[Collection entries]
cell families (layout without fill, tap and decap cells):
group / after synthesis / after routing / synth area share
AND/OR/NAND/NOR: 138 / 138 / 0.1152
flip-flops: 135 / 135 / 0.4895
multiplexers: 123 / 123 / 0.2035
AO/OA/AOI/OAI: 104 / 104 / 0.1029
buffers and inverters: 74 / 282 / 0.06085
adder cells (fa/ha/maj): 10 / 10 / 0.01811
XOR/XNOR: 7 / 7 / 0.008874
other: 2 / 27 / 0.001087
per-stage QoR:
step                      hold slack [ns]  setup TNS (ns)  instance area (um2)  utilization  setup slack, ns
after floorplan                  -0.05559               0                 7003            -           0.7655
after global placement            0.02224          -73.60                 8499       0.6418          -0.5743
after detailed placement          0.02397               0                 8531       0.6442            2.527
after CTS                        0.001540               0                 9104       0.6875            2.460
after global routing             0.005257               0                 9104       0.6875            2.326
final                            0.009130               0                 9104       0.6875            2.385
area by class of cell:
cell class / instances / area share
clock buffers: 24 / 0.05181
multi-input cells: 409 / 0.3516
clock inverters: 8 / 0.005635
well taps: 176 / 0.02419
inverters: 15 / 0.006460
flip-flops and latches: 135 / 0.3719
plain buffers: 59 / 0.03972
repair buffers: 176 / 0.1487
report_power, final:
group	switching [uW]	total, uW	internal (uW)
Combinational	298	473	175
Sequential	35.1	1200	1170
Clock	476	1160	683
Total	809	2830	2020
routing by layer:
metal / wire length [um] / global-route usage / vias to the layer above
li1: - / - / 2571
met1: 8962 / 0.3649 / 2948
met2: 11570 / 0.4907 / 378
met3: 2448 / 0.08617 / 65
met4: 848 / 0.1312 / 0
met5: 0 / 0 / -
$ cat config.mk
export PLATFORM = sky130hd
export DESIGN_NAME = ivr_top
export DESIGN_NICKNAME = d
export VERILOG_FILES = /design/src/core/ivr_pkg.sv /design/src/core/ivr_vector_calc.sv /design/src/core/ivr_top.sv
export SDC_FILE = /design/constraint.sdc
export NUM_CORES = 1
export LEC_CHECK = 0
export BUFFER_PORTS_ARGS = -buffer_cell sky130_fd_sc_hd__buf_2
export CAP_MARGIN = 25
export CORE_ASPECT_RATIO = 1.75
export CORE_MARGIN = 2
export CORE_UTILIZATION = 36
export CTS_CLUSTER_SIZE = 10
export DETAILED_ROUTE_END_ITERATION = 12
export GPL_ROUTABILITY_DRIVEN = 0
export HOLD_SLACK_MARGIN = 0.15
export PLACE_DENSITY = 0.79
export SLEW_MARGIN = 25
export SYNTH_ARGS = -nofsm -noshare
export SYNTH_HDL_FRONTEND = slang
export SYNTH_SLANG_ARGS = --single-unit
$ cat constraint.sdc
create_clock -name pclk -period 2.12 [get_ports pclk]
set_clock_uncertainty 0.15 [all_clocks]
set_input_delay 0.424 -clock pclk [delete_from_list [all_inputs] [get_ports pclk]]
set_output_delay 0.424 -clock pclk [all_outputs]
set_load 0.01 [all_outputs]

--

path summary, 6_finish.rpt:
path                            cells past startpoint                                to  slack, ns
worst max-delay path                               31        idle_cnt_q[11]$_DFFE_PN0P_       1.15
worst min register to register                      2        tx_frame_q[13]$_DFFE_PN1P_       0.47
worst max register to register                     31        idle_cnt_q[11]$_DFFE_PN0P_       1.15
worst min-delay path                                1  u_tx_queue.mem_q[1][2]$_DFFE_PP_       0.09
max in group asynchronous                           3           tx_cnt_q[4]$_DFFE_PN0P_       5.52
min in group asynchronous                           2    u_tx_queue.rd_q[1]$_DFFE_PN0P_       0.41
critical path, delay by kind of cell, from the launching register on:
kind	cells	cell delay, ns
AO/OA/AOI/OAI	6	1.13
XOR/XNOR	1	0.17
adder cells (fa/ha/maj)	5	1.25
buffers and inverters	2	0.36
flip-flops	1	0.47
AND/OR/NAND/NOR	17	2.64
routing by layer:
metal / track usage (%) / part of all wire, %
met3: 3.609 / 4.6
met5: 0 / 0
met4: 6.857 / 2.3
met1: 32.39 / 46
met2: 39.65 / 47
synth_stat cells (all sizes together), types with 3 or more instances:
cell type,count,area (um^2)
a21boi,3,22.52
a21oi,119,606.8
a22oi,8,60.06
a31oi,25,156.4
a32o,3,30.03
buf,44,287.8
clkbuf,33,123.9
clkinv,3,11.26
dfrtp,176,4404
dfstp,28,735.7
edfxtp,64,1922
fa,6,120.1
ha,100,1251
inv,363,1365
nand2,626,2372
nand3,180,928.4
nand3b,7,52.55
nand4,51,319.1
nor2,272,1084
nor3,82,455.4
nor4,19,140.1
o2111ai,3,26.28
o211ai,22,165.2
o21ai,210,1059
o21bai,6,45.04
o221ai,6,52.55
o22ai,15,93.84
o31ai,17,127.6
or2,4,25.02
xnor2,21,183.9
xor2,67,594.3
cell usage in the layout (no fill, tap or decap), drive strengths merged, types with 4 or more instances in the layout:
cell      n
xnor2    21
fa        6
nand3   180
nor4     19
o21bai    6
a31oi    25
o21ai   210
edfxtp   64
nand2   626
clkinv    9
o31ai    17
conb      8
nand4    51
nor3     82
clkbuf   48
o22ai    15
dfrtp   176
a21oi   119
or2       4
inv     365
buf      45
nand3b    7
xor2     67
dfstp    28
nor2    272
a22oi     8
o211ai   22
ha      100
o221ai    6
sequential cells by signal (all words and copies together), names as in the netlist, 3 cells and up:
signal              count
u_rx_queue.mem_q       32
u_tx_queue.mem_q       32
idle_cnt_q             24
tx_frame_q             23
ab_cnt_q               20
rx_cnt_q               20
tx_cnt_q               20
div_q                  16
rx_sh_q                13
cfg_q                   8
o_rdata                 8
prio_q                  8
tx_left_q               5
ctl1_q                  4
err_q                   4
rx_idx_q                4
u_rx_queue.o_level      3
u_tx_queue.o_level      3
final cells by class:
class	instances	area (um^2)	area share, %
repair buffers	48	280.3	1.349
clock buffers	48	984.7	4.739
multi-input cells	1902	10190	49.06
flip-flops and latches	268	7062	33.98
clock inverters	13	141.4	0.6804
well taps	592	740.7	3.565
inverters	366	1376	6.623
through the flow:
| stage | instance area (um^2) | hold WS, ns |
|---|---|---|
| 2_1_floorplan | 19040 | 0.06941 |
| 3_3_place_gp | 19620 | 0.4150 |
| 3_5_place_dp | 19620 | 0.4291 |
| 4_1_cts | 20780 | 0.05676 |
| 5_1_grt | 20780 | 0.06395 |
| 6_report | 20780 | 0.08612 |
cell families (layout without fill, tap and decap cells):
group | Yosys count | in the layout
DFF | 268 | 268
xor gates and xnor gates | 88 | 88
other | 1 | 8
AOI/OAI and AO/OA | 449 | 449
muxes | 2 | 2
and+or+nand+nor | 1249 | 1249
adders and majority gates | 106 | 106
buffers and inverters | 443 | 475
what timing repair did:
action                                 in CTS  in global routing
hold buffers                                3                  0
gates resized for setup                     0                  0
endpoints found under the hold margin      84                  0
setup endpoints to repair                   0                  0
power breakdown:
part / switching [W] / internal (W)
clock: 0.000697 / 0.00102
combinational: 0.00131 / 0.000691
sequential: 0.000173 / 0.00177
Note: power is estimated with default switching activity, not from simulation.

...

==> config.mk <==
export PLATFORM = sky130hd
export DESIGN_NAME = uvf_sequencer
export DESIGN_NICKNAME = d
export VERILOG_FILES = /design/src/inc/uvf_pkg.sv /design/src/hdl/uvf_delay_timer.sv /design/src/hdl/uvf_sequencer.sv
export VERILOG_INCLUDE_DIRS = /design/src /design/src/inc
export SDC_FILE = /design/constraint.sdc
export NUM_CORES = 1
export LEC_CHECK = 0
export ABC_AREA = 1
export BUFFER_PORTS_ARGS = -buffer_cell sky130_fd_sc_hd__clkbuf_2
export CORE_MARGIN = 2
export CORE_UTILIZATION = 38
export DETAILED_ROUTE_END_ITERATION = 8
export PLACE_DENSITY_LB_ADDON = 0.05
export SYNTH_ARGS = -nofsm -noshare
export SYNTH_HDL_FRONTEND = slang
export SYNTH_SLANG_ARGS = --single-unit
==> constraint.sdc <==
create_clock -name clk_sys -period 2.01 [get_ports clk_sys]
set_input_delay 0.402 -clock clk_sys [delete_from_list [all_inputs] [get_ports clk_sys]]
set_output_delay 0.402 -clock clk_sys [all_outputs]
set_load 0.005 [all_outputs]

> What to do: Go through the records and show every line with the string "signal" in it.

> Problem solution:
sequential cells by signal (all words and copies together), names as in the netlist, 3 cells and up:
signal              count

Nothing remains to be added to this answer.